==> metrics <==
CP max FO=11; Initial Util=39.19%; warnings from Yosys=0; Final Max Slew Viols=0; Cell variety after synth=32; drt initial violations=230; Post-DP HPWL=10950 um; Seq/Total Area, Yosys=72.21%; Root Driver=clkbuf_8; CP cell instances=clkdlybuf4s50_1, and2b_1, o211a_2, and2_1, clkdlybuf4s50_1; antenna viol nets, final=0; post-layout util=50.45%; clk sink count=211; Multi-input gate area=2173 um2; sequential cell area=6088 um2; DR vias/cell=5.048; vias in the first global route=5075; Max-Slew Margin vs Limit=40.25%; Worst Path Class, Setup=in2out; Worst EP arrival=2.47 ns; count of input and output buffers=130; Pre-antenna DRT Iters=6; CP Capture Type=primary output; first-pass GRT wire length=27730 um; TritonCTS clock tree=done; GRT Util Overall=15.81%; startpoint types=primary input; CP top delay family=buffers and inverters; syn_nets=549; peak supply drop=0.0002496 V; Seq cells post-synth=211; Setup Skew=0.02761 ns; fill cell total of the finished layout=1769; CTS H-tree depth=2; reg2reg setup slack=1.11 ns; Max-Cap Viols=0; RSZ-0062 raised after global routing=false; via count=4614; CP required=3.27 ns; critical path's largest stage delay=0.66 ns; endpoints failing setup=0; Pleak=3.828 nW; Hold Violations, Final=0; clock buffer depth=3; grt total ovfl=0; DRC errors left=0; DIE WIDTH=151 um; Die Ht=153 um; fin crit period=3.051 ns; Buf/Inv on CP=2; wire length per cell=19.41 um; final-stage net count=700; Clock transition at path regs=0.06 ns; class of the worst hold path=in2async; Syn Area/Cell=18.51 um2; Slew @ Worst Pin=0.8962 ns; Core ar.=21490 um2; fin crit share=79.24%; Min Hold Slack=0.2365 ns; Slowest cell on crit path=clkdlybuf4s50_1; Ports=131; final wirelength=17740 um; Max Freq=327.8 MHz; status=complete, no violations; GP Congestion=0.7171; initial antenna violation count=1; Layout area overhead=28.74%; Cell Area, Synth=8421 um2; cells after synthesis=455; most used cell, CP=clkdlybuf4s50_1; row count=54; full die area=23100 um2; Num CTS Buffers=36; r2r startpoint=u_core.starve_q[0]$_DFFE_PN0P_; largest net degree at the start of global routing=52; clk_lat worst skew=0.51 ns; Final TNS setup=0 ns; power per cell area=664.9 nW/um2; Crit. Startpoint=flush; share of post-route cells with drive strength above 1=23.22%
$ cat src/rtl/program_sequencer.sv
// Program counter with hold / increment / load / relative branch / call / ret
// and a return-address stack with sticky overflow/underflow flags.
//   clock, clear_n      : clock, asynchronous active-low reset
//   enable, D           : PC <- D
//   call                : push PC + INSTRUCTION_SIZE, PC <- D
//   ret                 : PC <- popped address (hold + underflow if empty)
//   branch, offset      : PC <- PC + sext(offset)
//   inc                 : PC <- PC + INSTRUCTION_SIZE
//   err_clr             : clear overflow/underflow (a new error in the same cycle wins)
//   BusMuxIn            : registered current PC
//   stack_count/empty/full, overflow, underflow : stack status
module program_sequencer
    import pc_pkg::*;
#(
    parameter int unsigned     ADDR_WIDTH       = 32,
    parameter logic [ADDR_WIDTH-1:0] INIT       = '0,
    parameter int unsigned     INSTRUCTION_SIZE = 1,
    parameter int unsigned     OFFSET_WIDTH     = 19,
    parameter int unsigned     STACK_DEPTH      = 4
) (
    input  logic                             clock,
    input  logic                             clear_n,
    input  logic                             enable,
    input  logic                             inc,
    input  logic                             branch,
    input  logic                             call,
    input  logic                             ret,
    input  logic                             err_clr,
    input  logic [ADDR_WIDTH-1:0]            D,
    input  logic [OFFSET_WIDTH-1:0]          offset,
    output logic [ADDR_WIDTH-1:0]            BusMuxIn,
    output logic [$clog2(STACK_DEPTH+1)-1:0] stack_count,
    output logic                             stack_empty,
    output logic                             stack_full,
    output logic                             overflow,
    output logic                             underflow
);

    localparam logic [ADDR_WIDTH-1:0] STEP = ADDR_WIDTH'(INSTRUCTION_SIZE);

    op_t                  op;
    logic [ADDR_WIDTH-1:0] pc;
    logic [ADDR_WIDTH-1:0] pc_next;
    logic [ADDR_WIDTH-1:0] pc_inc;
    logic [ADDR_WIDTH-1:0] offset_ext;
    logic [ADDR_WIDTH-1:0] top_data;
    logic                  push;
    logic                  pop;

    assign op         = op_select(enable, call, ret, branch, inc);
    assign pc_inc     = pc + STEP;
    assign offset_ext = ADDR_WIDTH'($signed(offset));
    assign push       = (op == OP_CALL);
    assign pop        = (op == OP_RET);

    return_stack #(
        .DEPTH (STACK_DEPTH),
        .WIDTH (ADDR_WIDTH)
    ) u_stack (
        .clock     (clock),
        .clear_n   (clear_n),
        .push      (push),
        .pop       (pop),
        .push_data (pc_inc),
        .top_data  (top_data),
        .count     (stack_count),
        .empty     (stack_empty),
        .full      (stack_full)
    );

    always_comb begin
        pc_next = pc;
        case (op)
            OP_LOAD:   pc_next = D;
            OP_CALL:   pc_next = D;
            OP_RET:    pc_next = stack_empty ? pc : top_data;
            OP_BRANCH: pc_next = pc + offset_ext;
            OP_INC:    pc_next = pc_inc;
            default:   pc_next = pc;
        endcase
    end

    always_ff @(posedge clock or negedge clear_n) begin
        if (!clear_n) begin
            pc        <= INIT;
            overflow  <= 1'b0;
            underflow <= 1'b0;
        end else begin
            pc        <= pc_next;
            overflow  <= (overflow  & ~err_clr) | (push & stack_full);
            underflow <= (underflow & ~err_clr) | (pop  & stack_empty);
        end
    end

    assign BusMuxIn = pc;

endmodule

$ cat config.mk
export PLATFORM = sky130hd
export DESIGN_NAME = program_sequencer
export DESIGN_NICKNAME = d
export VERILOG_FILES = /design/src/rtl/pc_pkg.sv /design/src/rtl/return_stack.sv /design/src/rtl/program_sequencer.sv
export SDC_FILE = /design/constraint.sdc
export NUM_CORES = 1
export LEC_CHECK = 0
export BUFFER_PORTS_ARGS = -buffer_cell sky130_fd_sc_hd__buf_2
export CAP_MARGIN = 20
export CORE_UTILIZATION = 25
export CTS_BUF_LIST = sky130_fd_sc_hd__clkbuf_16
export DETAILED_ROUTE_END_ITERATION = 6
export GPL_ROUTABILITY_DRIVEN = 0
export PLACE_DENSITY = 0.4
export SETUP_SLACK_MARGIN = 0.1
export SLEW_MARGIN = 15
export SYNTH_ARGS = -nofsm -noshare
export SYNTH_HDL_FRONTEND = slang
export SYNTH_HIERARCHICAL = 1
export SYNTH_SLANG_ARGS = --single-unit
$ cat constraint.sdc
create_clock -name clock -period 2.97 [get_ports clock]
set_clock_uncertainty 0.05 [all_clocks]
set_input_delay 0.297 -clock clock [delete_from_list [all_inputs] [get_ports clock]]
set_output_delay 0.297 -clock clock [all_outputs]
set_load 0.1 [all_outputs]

→ **WHAT YOU ARE ASKED TO DO**: The records above must be retyped in full, exactly as written.

→ **SOLUTION FOR THIS EXERCISE**:
==> metrics <==
CP max FO=11; Initial Util=39.19%; warnings from Yosys=0; Final Max Slew Viols=0; Cell variety after synth=32; drt initial violations=230; Post-DP HPWL=10950 um; Seq/Total Area, Yosys=72.21%; Root Driver=clkbuf_8; CP cell instances=clkdlybuf4s50_1, and2b_1, o211a_2, and2_1, clkdlybuf4s50_1; antenna viol nets, final=0; post-layout util=50.45%; clk sink count=211; Multi-input gate area=2173 um2; sequential cell area=6088 um2; DR vias/cell=5.048; vias in the first global route=5075; Max-Slew Margin vs Limit=40.25%; Worst Path Class, Setup=in2out; Worst EP arrival=2.47 ns; count of input and output buffers=130; Pre-antenna DRT Iters=6; CP Capture Type=primary output; first-pass GRT wire length=27730 um; TritonCTS clock tree=done; GRT Util Overall=15.81%; startpoint types=primary input; CP top delay family=buffers and inverters; syn_nets=549; peak supply drop=0.0002496 V; Seq cells post-synth=211; Setup Skew=0.02761 ns; fill cell total of the finished layout=1769; CTS H-tree depth=2; reg2reg setup slack=1.11 ns; Max-Cap Viols=0; RSZ-0062 raised after global routing=false; via count=4614; CP required=3.27 ns; critical path's largest stage delay=0.66 ns; endpoints failing setup=0; Pleak=3.828 nW; Hold Violations, Final=0; clock buffer depth=3; grt total ovfl=0; DRC errors left=0; DIE WIDTH=151 um; Die Ht=153 um; fin crit period=3.051 ns; Buf/Inv on CP=2; wire length per cell=19.41 um; final-stage net count=700; Clock transition at path regs=0.06 ns; class of the worst hold path=in2async; Syn Area/Cell=18.51 um2; Slew @ Worst Pin=0.8962 ns; Core ar.=21490 um2; fin crit share=79.24%; Min Hold Slack=0.2365 ns; Slowest cell on crit path=clkdlybuf4s50_1; Ports=131; final wirelength=17740 um; Max Freq=327.8 MHz; status=complete, no violations; GP Congestion=0.7171; initial antenna violation count=1; Layout area overhead=28.74%; Cell Area, Synth=8421 um2; cells after synthesis=455; most used cell, CP=clkdlybuf4s50_1; row count=54; full die area=23100 um2; Num CTS Buffers=36; r2r startpoint=u_core.starve_q[0]$_DFFE_PN0P_; largest net degree at the start of global routing=52; clk_lat worst skew=0.51 ns; Final TNS setup=0 ns; power per cell area=664.9 nW/um2; Crit. Startpoint=flush; share of post-route cells with drive strength above 1=23.22%
$ cat src/rtl/program_sequencer.sv
// Program counter with hold / increment / load / relative branch / call / ret
// and a return-address stack with sticky overflow/underflow flags.
//   clock, clear_n      : clock, asynchronous active-low reset
//   enable, D           : PC <- D
//   call                : push PC + INSTRUCTION_SIZE, PC <- D
//   ret                 : PC <- popped address (hold + underflow if empty)
//   branch, offset      : PC <- PC + sext(offset)
//   inc                 : PC <- PC + INSTRUCTION_SIZE
//   err_clr             : clear overflow/underflow (a new error in the same cycle wins)
//   BusMuxIn            : registered current PC
//   stack_count/empty/full, overflow, underflow : stack status
module program_sequencer
    import pc_pkg::*;
#(
    parameter int unsigned     ADDR_WIDTH       = 32,
    parameter logic [ADDR_WIDTH-1:0] INIT       = '0,
    parameter int unsigned     INSTRUCTION_SIZE = 1,
    parameter int unsigned     OFFSET_WIDTH     = 19,
    parameter int unsigned     STACK_DEPTH      = 4
) (
    input  logic                             clock,
    input  logic                             clear_n,
    input  logic                             enable,
    input  logic                             inc,
    input  logic                             branch,
    input  logic                             call,
    input  logic                             ret,
    input  logic                             err_clr,
    input  logic [ADDR_WIDTH-1:0]            D,
    input  logic [OFFSET_WIDTH-1:0]          offset,
    output logic [ADDR_WIDTH-1:0]            BusMuxIn,
    output logic [$clog2(STACK_DEPTH+1)-1:0] stack_count,
    output logic                             stack_empty,
    output logic                             stack_full,
    output logic                             overflow,
    output logic                             underflow
);

    localparam logic [ADDR_WIDTH-1:0] STEP = ADDR_WIDTH'(INSTRUCTION_SIZE);

    op_t                  op;
    logic [ADDR_WIDTH-1:0] pc;
    logic [ADDR_WIDTH-1:0] pc_next;
    logic [ADDR_WIDTH-1:0] pc_inc;
    logic [ADDR_WIDTH-1:0] offset_ext;
    logic [ADDR_WIDTH-1:0] top_data;
    logic                  push;
    logic                  pop;

    assign op         = op_select(enable, call, ret, branch, inc);
    assign pc_inc     = pc + STEP;
    assign offset_ext = ADDR_WIDTH'($signed(offset));
    assign push       = (op == OP_CALL);
    assign pop        = (op == OP_RET);

    return_stack #(
        .DEPTH (STACK_DEPTH),
        .WIDTH (ADDR_WIDTH)
    ) u_stack (
        .clock     (clock),
        .clear_n   (clear_n),
        .push      (push),
        .pop       (pop),
        .push_data (pc_inc),
        .top_data  (top_data),
        .count     (stack_count),
        .empty     (stack_empty),
        .full      (stack_full)
    );

    always_comb begin
        pc_next = pc;
        case (op)
            OP_LOAD:   pc_next = D;
            OP_CALL:   pc_next = D;
            OP_RET:    pc_next = stack_empty ? pc : top_data;
            OP_BRANCH: pc_next = pc + offset_ext;
            OP_INC:    pc_next = pc_inc;
            default:   pc_next = pc;
        endcase
    end

    always_ff @(posedge clock or negedge clear_n) begin
        if (!clear_n) begin
            pc        <= INIT;
            overflow  <= 1'b0;
            underflow <= 1'b0;
        end else begin
            pc        <= pc_next;
            overflow  <= (overflow  & ~err_clr) | (push & stack_full);
            underflow <= (underflow & ~err_clr) | (pop  & stack_empty);
        end
    end

    assign BusMuxIn = pc;

endmodule

$ cat config.mk
export PLATFORM = sky130hd
export DESIGN_NAME = program_sequencer
export DESIGN_NICKNAME = d
export VERILOG_FILES = /design/src/rtl/pc_pkg.sv /design/src/rtl/return_stack.sv /design/src/rtl/program_sequencer.sv
export SDC_FILE = /design/constraint.sdc
export NUM_CORES = 1
export LEC_CHECK = 0
export BUFFER_PORTS_ARGS = -buffer_cell sky130_fd_sc_hd__buf_2
export CAP_MARGIN = 20
export CORE_UTILIZATION = 25
export CTS_BUF_LIST = sky130_fd_sc_hd__clkbuf_16
export DETAILED_ROUTE_END_ITERATION = 6
export GPL_ROUTABILITY_DRIVEN = 0
export PLACE_DENSITY = 0.4
export SETUP_SLACK_MARGIN = 0.1
export SLEW_MARGIN = 15
export SYNTH_ARGS = -nofsm -noshare
export SYNTH_HDL_FRONTEND = slang
export SYNTH_HIERARCHICAL = 1
export SYNTH_SLANG_ARGS = --single-unit
$ cat constraint.sdc
create_clock -name clock -period 2.97 [get_ports clock]
set_clock_uncertainty 0.05 [all_clocks]
set_input_delay 0.297 -clock clock [delete_from_list [all_inputs] [get_ports clock]]
set_output_delay 0.297 -clock clock [all_outputs]
set_load 0.1 [all_outputs]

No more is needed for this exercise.